IIRC, it is argued that the fossil data is too poor to do this at the
species level, and at the phylum level, it consists of a step function
at the Cambrian explosion.
> Suppose we were
> able to estimate the Kolmogorov complexity of the entire ecosystem, do
> you figure it would also grow exponentially?
>
Yes, most likely. In artificial ecosystems, where we have some
possibility of measuring K complexity, the value is strongly
correlated with diversity. However, we don't have a good artificial
evolutionary system exhibiting exponential diversity growth to be sure.
> >> > What is not true is that human beings are more "adapted" than bacteria.
> >> > That
> >> > is not true. Because there is no objective and absolute measure of
> >> > adaptation. It ever depends on the concrete environment, and varies a
> >> > lot.
> >>
> >> Humm... I think ecologists are able to estimate the likelihood of a
> >> species going extinct. I'd argue that this could be taken as a measure
> >> of adaption.
> >>
> >
> > That measure is called persistence, and no, it is not really related to
> > adaption. For an adaption measure, one good possibility is Mark
> > Bedau's "cumulative evolutionary activity"
> >
> > @InProceedings{Bedau-etal98,
> > author = {Mark A. Bedau and Emile Snyder and Norman H. Packard},
> > title = {A Classification of Long-Term Evolutionary Dynamics},
> > crossref = {ALifeVI},
> > pages={228--237}
> > }
>
> I read this paper some years ago, it's a very nice one.
> I would say that cumulative evolutionary activity is a metric that
> applies to the entire evolutionary system as a whole. The article
> makes it depressingly clear the Holland's Echo does not match the
> unbounded evolution dynamics found in the fossil record. But maybe I'm
> missing something.
>
I'm not entirely sure why Echo is being held up as the great white
hope :). But, IMHO, it is more significant that Tierra, likewise, does
not exhibit open-ended evolution. And even with Geb (Alistair
Channon's system), I have expressed my doubts about what is being claimed.
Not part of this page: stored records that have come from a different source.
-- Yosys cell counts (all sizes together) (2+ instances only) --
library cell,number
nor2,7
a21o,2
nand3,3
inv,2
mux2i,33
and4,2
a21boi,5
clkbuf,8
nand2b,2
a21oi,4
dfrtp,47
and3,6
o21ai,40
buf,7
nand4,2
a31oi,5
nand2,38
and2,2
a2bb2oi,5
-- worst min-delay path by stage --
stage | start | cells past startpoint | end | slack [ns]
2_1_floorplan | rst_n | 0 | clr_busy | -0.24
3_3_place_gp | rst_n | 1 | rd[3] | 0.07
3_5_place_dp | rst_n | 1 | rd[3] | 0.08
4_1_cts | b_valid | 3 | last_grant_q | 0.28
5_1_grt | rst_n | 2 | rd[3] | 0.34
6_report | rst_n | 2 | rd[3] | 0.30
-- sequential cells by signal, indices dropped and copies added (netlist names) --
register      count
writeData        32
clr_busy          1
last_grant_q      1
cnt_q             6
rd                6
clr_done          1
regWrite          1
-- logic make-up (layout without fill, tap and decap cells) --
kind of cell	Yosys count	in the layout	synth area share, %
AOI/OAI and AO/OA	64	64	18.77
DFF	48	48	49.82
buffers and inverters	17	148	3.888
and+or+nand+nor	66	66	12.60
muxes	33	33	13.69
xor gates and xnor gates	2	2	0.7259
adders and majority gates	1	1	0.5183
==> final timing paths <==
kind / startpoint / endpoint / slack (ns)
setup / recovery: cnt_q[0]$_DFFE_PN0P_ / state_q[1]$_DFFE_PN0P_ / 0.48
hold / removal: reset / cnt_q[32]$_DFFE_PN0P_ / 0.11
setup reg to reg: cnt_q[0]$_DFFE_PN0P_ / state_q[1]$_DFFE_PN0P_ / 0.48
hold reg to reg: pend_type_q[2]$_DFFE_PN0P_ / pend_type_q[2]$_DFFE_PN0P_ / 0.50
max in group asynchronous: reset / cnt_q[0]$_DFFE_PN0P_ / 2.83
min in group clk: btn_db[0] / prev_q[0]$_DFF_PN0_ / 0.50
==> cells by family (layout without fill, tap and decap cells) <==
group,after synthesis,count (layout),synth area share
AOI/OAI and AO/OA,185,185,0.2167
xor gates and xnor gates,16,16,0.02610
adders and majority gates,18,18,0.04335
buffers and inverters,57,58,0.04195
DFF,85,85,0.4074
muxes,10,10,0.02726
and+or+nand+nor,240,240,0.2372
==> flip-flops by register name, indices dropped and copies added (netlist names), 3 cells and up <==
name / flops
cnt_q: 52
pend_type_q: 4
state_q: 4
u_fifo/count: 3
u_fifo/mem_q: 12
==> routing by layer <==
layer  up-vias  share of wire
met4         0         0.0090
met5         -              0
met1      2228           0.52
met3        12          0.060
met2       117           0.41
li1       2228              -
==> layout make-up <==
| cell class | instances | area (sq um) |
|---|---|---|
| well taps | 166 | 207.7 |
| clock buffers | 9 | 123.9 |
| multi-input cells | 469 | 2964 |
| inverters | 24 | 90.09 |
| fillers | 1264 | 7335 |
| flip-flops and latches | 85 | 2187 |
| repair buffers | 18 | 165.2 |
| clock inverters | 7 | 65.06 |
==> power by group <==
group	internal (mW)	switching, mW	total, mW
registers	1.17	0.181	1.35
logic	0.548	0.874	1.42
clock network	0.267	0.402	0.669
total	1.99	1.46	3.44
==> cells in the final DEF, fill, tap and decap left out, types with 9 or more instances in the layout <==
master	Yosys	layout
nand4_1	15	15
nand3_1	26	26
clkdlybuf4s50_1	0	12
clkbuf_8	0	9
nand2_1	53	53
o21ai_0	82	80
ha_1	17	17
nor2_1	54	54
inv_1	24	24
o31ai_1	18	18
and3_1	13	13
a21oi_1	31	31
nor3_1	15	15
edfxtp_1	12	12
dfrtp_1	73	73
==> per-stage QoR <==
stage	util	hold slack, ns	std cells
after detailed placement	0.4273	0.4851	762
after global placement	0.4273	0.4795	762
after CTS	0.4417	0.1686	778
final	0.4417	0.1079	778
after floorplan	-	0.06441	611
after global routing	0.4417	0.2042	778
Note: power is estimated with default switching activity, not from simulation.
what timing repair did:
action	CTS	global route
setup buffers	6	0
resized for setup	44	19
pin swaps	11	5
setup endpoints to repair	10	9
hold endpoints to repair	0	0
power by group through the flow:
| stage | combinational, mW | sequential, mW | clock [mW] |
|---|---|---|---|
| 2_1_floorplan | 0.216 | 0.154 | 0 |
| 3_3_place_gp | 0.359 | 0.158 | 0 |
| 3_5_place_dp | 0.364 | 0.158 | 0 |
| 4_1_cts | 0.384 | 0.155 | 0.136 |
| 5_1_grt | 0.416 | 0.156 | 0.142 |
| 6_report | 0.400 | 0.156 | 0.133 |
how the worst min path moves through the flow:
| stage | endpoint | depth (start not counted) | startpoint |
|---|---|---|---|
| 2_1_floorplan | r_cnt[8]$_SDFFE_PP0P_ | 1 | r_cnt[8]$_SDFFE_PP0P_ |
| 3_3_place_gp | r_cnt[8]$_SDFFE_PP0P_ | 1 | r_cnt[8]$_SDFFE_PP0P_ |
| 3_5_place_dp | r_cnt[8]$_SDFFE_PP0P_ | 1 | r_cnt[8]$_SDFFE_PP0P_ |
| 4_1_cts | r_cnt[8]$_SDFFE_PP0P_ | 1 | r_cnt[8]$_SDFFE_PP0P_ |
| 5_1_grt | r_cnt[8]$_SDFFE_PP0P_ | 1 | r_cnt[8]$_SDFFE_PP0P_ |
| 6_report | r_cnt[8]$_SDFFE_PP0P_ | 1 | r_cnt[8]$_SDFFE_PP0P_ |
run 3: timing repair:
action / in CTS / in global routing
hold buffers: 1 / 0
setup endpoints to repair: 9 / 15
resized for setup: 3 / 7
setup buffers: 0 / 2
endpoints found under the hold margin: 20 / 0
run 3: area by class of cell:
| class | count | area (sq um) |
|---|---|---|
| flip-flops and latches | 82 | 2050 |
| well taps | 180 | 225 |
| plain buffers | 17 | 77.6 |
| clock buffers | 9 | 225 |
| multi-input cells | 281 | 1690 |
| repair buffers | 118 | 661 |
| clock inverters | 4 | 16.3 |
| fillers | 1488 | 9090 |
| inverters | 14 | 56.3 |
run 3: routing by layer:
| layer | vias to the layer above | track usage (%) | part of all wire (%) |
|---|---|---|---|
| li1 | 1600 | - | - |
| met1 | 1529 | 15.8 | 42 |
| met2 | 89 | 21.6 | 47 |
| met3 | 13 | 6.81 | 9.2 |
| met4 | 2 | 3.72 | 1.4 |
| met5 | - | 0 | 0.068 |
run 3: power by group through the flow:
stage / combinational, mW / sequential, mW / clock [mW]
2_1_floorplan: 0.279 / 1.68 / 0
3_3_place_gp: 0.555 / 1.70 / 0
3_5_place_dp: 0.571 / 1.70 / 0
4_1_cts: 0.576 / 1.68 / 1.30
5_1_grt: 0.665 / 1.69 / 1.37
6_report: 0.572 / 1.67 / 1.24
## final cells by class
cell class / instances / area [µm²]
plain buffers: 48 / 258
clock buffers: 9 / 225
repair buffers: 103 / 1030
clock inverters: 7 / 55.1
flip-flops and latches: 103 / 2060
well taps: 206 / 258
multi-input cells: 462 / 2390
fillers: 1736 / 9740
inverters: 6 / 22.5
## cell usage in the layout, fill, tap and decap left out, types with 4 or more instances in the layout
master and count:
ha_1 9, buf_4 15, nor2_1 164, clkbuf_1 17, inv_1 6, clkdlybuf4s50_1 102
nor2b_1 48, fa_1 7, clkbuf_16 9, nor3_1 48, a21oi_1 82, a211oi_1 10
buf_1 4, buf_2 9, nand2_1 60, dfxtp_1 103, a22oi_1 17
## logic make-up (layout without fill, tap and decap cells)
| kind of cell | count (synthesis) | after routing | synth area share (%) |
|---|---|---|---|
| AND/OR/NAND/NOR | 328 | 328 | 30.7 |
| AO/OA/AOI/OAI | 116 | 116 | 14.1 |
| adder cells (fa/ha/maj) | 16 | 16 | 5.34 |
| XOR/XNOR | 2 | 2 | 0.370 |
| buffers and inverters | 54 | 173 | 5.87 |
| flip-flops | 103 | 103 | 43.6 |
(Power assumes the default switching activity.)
[config.mk]
export PLATFORM = sky130hd
export DESIGN_NAME = iic_reg_uart_bridge
export DESIGN_NICKNAME = d
export VERILOG_FILES = /design/src/rtl/iic_uart_pkg.sv /design/src/rtl/uart_tx_byte.sv /design/src/rtl/iic_reg_uart_bridge.sv
export SDC_FILE = /design/constraint.sdc
export NUM_CORES = 2
export LEC_CHECK = 0
export BUFFER_PORTS_ARGS = -buffer_cell sky130_fd_sc_hd__buf_2
export CAP_MARGIN = 20
export CORE_MARGIN = 2
export CORE_UTILIZATION = 59
export DETAILED_ROUTE_END_ITERATION = 8
export HOLD_SLACK_MARGIN = 0.03
export PLACE_DENSITY_LB_ADDON = 0.05
export SLEW_MARGIN = 20
export SYNTH_ARGS = -nofsm -noshare
export SYNTH_HDL_FRONTEND = slang
export SYNTH_SLANG_ARGS = --single-unit
export TNS_END_PERCENT = 10
[constraint.sdc]
create_clock -name clk -period 3.9 [get_ports clk]
set_input_delay 1.17 -clock clk [delete_from_list [all_inputs] [get_ports clk]]
set_output_delay 1.17 -clock clk [all_outputs]
set_load 0.005 [all_outputs]
## src/rtl/vga_timing_pkg.sv

```systemverilog
// Shared constants for the VGA raster generator: 640x480@60 defaults, axis totals and
// the colour-bar lookup used by the optional test pattern.
package vga_timing_pkg;

  localparam int unsigned DefHActive = 640;
  localparam int unsigned DefHFp     = 16;
  localparam int unsigned DefHSync   = 96;
  localparam int unsigned DefHBp     = 48;
  localparam int unsigned DefVActive = 480;
  localparam int unsigned DefVFp     = 10;
  localparam int unsigned DefVSync   = 2;
  localparam int unsigned DefVBp     = 33;
  localparam int unsigned DefColorW  = 4;
  localparam int unsigned DefCntW    = 10;

  // Colour bars: bar index bit k drives one channel fully on or off.
  localparam int unsigned NumBars     = 8;
  localparam int unsigned BarBlueBit  = 0;
  localparam int unsigned BarGreenBit = 1;
  localparam int unsigned BarRedBit   = 2;

  function automatic int unsigned h_total(input int unsigned active, input int unsigned fp,
                                          input int unsigned sync, input int unsigned bp);
    return active + fp + sync + bp;
  endfunction

  function automatic int unsigned v_total(input int unsigned active, input int unsigned fp,
                                          input int unsigned sync, input int unsigned bp);
    return active + fp + sync + bp;
  endfunction

  function automatic logic [2:0] bar_index(input int unsigned x, input int unsigned active);
    int unsigned idx;
    idx = (x * NumBars) / active;
    return 3'(idx);
  endfunction

endpackage

```

## src/rtl/vga_timing_gen_if.sv

```systemverilog
// Pixel-source / DAC-side signal bundle of the VGA timing generator.
// With VGA_TEST_PATTERN_EN defined the bundle carries an extra test_mode input.
interface vga_timing_gen_if
  import vga_timing_pkg::*;
#(
  parameter int unsigned COLOR_W = DefColorW,
  parameter int unsigned CNT_W   = DefCntW
);

  logic [3*COLOR_W-1:0] rgb_in;
  logic [CNT_W-1:0]     pix_x;
  logic [CNT_W-1:0]     pix_y;
  logic                 pix_active;
  logic [COLOR_W-1:0]   red_out;
  logic [COLOR_W-1:0]   green_out;
  logic [COLOR_W-1:0]   blue_out;
  logic                 hSync;
  logic                 vSync;
  logic                 line_start;
  logic                 frame_start;

`ifdef VGA_TEST_PATTERN_EN
  logic                 test_mode;

  modport master (
    input  rgb_in, test_mode,
    output pix_x, pix_y, pix_active, red_out, green_out, blue_out,
    output hSync, vSync, line_start, frame_start
  );

  modport slave (
    output rgb_in, test_mode,
    input  pix_x, pix_y, pix_active, red_out, green_out, blue_out,
    input  hSync, vSync, line_start, frame_start
  );
`else
  modport master (
    input  rgb_in,
    output pix_x, pix_y, pix_active, red_out, green_out, blue_out,
    output hSync, vSync, line_start, frame_start
  );

  modport slave (
    output rgb_in,
    input  pix_x, pix_y, pix_active, red_out, green_out, blue_out,
    input  hSync, vSync, line_start, frame_start
  );
`endif

endinterface

```

## src/rtl/vga_axis_counter.sv

```systemverilog
// One raster axis: wrapping counter with active-region and sync-window decode.
// Advances only when tick is high; wrap flags the tick that returns the count to 0.
module vga_axis_counter
  import vga_timing_pkg::*;
#(
  parameter int unsigned ACTIVE = DefHActive,
  parameter int unsigned FP     = DefHFp,
  parameter int unsigned SYNC   = DefHSync,
  parameter int unsigned BP     = DefHBp,
  parameter bit          POL    = 1'b0,
  parameter int unsigned CNT_W  = DefCntW
) (
  input  logic             clk25,
  input  logic             rst,
  input  logic             tick,
  output logic [CNT_W-1:0] cnt,
  output logic             wrap,
  output logic             active,
  output logic             sync_raw
);

  localparam int unsigned Total = h_total(ACTIVE, FP, SYNC, BP);

  localparam logic [CNT_W-1:0] LastCnt   = CNT_W'(Total - 1);
  localparam logic [CNT_W-1:0] ActiveEnd = CNT_W'(ACTIVE);
  localparam logic [CNT_W-1:0] SyncStart = CNT_W'(ACTIVE + FP);
  localparam logic [CNT_W-1:0] SyncLast  = CNT_W'(ACTIVE + FP + SYNC - 1);

  logic [CNT_W-1:0] cnt_q, cnt_d;
  logic             at_last;
  logic             in_sync;

  assign at_last = (cnt_q == LastCnt);

  always_comb begin
    cnt_d = cnt_q;
    if (tick) begin
      cnt_d = at_last ? '0 : cnt_q + CNT_W'(1);
    end
  end

  always_ff @(posedge clk25) begin
    if (rst) begin
      cnt_q <= '0;
    end else begin
      cnt_q <= cnt_d;
    end
  end

  // Inclusive upper bound keeps the compare inside CNT_W even when BP is 0.
  assign in_sync  = (cnt_q >= SyncStart) && (cnt_q <= SyncLast);
  assign cnt      = cnt_q;
  assign wrap     = tick && at_last;
  assign active   = (cnt_q < ActiveEnd);
  assign sync_raw = in_sync ? POL : ~POL;

endmodule

```

## src/rtl/vga_timing_gen.sv

```systemverilog
// VGA raster timing generator with a one-cycle registered DAC/sync output stage.
// Define VGA_TEST_PATTERN_EN to add test_mode, which replaces rgb_in with 8 colour bars.
module vga_timing_gen
  import vga_timing_pkg::*;
#(
  parameter int unsigned H_ACTIVE   = DefHActive,
  parameter int unsigned H_FP       = DefHFp,
  parameter int unsigned H_SYNC     = DefHSync,
  parameter int unsigned H_BP       = DefHBp,
  parameter int unsigned V_ACTIVE   = DefVActive,
  parameter int unsigned V_FP       = DefVFp,
  parameter int unsigned V_SYNC     = DefVSync,
  parameter int unsigned V_BP       = DefVBp,
  parameter bit          H_SYNC_POL = 1'b0,
  parameter bit          V_SYNC_POL = 1'b0,
  parameter int unsigned COLOR_W    = DefColorW,
  parameter int unsigned CNT_W      = DefCntW
) (
  input  logic             clk25,
  input  logic             rst,
  vga_timing_gen_if.master vga
);

  logic [CNT_W-1:0] h_cnt, v_cnt;
  logic             h_wrap, v_wrap;
  logic             h_active, v_active;
  logic             h_sync_raw, v_sync_raw;
  logic             pix_active;

  vga_axis_counter #(
    .ACTIVE (H_ACTIVE),
    .FP     (H_FP),
    .SYNC   (H_SYNC),
    .BP     (H_BP),
    .POL    (H_SYNC_POL),
    .CNT_W  (CNT_W)
  ) u_h_axis (
    .clk25    (clk25),
    .rst      (rst),
    .tick     (1'b1),
    .cnt      (h_cnt),
    .wrap     (h_wrap),
    .active   (h_active),
    .sync_raw (h_sync_raw)
  );

  vga_axis_counter #(
    .ACTIVE (V_ACTIVE),
    .FP     (V_FP),
    .SYNC   (V_SYNC),
    .BP     (V_BP),
    .POL    (V_SYNC_POL),
    .CNT_W  (CNT_W)
  ) u_v_axis (
    .clk25    (clk25),
    .rst      (rst),
    .tick     (h_wrap),
    .cnt      (v_cnt),
    .wrap     (v_wrap),
    .active   (v_active),
    .sync_raw (v_sync_raw)
  );

  assign pix_active     = h_active & v_active;
  assign vga.pix_x      = h_cnt;
  assign vga.pix_y      = v_cnt;
  assign vga.pix_active = pix_active;

  logic [3*COLOR_W-1:0] pix_rgb, rgb_d, rgb_q;

`ifdef VGA_TEST_PATTERN_EN
  logic [2:0] bar;

  assign bar = bar_index(32'(h_cnt), H_ACTIVE);

  always_comb begin
    pix_rgb = vga.rgb_in;
    if (vga.test_mode) begin
      pix_rgb = {{COLOR_W{bar[BarRedBit]}}, {COLOR_W{bar[BarGreenBit]}},
                 {COLOR_W{bar[BarBlueBit]}}};
    end
  end
`else
  assign pix_rgb = vga.rgb_in;
`endif

  always_comb begin
    rgb_d = pix_active ? pix_rgb : '0;
  end

  logic hsync_q, vsync_q;
  logic sol_q, sof_q;
  logic line_start_q, frame_start_q;

  // sol_q/sof_q mark that the counters currently sit on h=0 / (h=0,v=0); they are
  // set by reset (raster restarts at origin) and by the wrap that lands there.
  always_ff @(posedge clk25) begin
    if (rst) begin
      rgb_q         <= '0;
      hsync_q       <= ~H_SYNC_POL;
      vsync_q       <= ~V_SYNC_POL;
      sol_q         <= 1'b1;
      sof_q         <= 1'b1;
      line_start_q  <= 1'b0;
      frame_start_q <= 1'b0;
    end else begin
      rgb_q         <= rgb_d;
      hsync_q       <= h_sync_raw;
      vsync_q       <= v_sync_raw;
      sol_q         <= h_wrap;
      sof_q         <= v_wrap;
      line_start_q  <= sol_q;
      frame_start_q <= sof_q;
    end
  end

  assign vga.red_out     = rgb_q[3*COLOR_W-1 -: COLOR_W];
  assign vga.green_out   = rgb_q[2*COLOR_W-1 -: COLOR_W];
  assign vga.blue_out    = rgb_q[COLOR_W-1 -: COLOR_W];
  assign vga.hSync       = hsync_q;
  assign vga.vSync       = vsync_q;
  assign vga.line_start  = line_start_q;
  assign vga.frame_start = frame_start_q;

endmodule

```

## src/flat_wrapper.sv

```systemverilog
// flat-port wrapper written by rule: the top's interface ports become plain ports
module vga_timing_gen_flat import vga_timing_pkg::*;
#(
  parameter int unsigned H_ACTIVE   = DefHActive,
  parameter int unsigned H_FP       = DefHFp,
  parameter int unsigned H_SYNC     = DefHSync,
  parameter int unsigned H_BP       = DefHBp,
  parameter int unsigned V_ACTIVE   = DefVActive,
  parameter int unsigned V_FP       = DefVFp,
  parameter int unsigned V_SYNC     = DefVSync,
  parameter int unsigned V_BP       = DefVBp,
  parameter bit          H_SYNC_POL = 1'b0,
  parameter bit          V_SYNC_POL = 1'b0,
  parameter int unsigned COLOR_W    = DefColorW,
  parameter int unsigned CNT_W      = DefCntW
)
  (clk25, rst, vga_rgb_in, vga_pix_x, vga_pix_y, vga_pix_active, vga_red_out, vga_green_out, vga_blue_out, vga_hSync, vga_vSync, vga_line_start, vga_frame_start);
  vga_timing_gen_if #(.COLOR_W(COLOR_W), .CNT_W(CNT_W)) vga_i ();
  input  logic clk25;
  input  logic rst;
  input wire logic [$bits(vga_i.rgb_in)-1:0] vga_rgb_in;
  output wire logic [$bits(vga_i.pix_x)-1:0] vga_pix_x;
  output wire logic [$bits(vga_i.pix_y)-1:0] vga_pix_y;
  output wire logic [$bits(vga_i.pix_active)-1:0] vga_pix_active;
  output wire logic [$bits(vga_i.red_out)-1:0] vga_red_out;
  output wire logic [$bits(vga_i.green_out)-1:0] vga_green_out;
  output wire logic [$bits(vga_i.blue_out)-1:0] vga_blue_out;
  output wire logic [$bits(vga_i.hSync)-1:0] vga_hSync;
  output wire logic [$bits(vga_i.vSync)-1:0] vga_vSync;
  output wire logic [$bits(vga_i.line_start)-1:0] vga_line_start;
  output wire logic [$bits(vga_i.frame_start)-1:0] vga_frame_start;
  assign vga_i.rgb_in = vga_rgb_in;
  assign vga_pix_x = vga_i.pix_x;
  assign vga_pix_y = vga_i.pix_y;
  assign vga_pix_active = vga_i.pix_active;
  assign vga_red_out = vga_i.red_out;
  assign vga_green_out = vga_i.green_out;
  assign vga_blue_out = vga_i.blue_out;
  assign vga_hSync = vga_i.hSync;
  assign vga_vSync = vga_i.vSync;
  assign vga_line_start = vga_i.line_start;
  assign vga_frame_start = vga_i.frame_start;
  vga_timing_gen #(.H_ACTIVE(H_ACTIVE), .H_FP(H_FP), .H_SYNC(H_SYNC), .H_BP(H_BP), .V_ACTIVE(V_ACTIVE), .V_FP(V_FP), .V_SYNC(V_SYNC), .V_BP(V_BP), .H_SYNC_POL(H_SYNC_POL), .V_SYNC_POL(V_SYNC_POL), .COLOR_W(COLOR_W), .CNT_W(CNT_W)) u_core (.clk25(clk25), .rst(rst), .vga(vga_i));
endmodule
```
===== config.mk =====
export PLATFORM = sky130hd
export DESIGN_NAME = wb_imem_prefetch_flat
export DESIGN_NICKNAME = d
export VERILOG_FILES = /design/src/rtl/wb_imem_prefetch_if.sv /design/src/rtl/wb_imem_prefetch.sv /design/src/flat_wrapper.sv
export SDC_FILE = /design/constraint.sdc
export NUM_CORES = 1
export LEC_CHECK = 0
export CAP_MARGIN = 20
export CORE_MARGIN = 4
export CORE_UTILIZATION = 54
export DETAILED_ROUTE_END_ITERATION = 7
export DONT_BUFFER_PORTS = 1
export PLACE_DENSITY = 0.8
export SYNTH_ARGS = -nofsm -noshare
export SYNTH_HDL_FRONTEND = slang
export SYNTH_SLANG_ARGS = --single-unit

===== constraint.sdc =====
create_clock -name clk_i -period 6.62 [get_ports clk_i]
set_input_delay 1.324 -clock clk_i [delete_from_list [all_inputs] [get_ports clk_i]]
set_output_delay 1.324 -clock clk_i [all_outputs]
set_load 0.01 [all_outputs]

===== src/rtl/wb_imem_prefetch_if.sv =====
// Bus bundle for the fetch/data prefetch block: CPU fetch port, CPU data port
// and the single master port towards the QSPI memory controller.
interface wb_imem_prefetch_if;
  logic        imem_stb_i;
  logic [22:0] imem_adr_i;
  logic [31:0] imem_dat_o;
  logic        imem_ack_o;

  logic        dmem_stb_i;
  logic        dmem_we_i;
  logic [3:0]  dmem_be_i;
  logic [22:0] dmem_adr_i;
  logic [31:0] dmem_dat_i;
  logic [31:0] dmem_dat_o;
  logic        dmem_ack_o;

  logic        mem_stb_o;
  logic        mem_we_o;
  logic [3:0]  mem_be_o;
  logic [22:0] mem_adr_o;
  logic [31:0] mem_dat_o;
  logic [31:0] mem_dat_i;
  logic        mem_ack_i;

  modport slave (
    input  imem_stb_i, imem_adr_i,
    output imem_dat_o, imem_ack_o,
    input  dmem_stb_i, dmem_we_i, dmem_be_i, dmem_adr_i, dmem_dat_i,
    output dmem_dat_o, dmem_ack_o,
    output mem_stb_o, mem_we_o, mem_be_o, mem_adr_o, mem_dat_o,
    input  mem_dat_i, mem_ack_i
  );

  modport master (
    output imem_stb_i, imem_adr_i,
    input  imem_dat_o, imem_ack_o,
    output dmem_stb_i, dmem_we_i, dmem_be_i, dmem_adr_i, dmem_dat_i,
    input  dmem_dat_o, dmem_ack_o,
    input  mem_stb_o, mem_we_o, mem_be_o, mem_adr_o, mem_dat_o,
    output mem_dat_i, mem_ack_i
  );
endinterface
> In the previous discussion I was arguing that persistence could be
> intuitively taken as a fitness measure of some specific population or
> species, and I still feel that's the case. If you want to estimate the
> biological fitness of an individual, you could determine an analogous
> probability of the individual producing x viable offsprings before
> dying.
>
> I think.
Yes - that is commonly done for fitness. In fact, usually it is the
number of grandchildren that is used. But fitness is not a measure
of adaption, as I understand the term to mean. Bedau's idea of
comparing that figure against a neutrally shuffled model (ie the
amount of fitness over above what you'd expect from chance) seems more
like what adaption should represent.
>
> Telmo.
>
> >
> > --
> >
> > ----------------------------------------------------------------------------
> > Prof Russell Standish Phone 0425 253119 (mobile)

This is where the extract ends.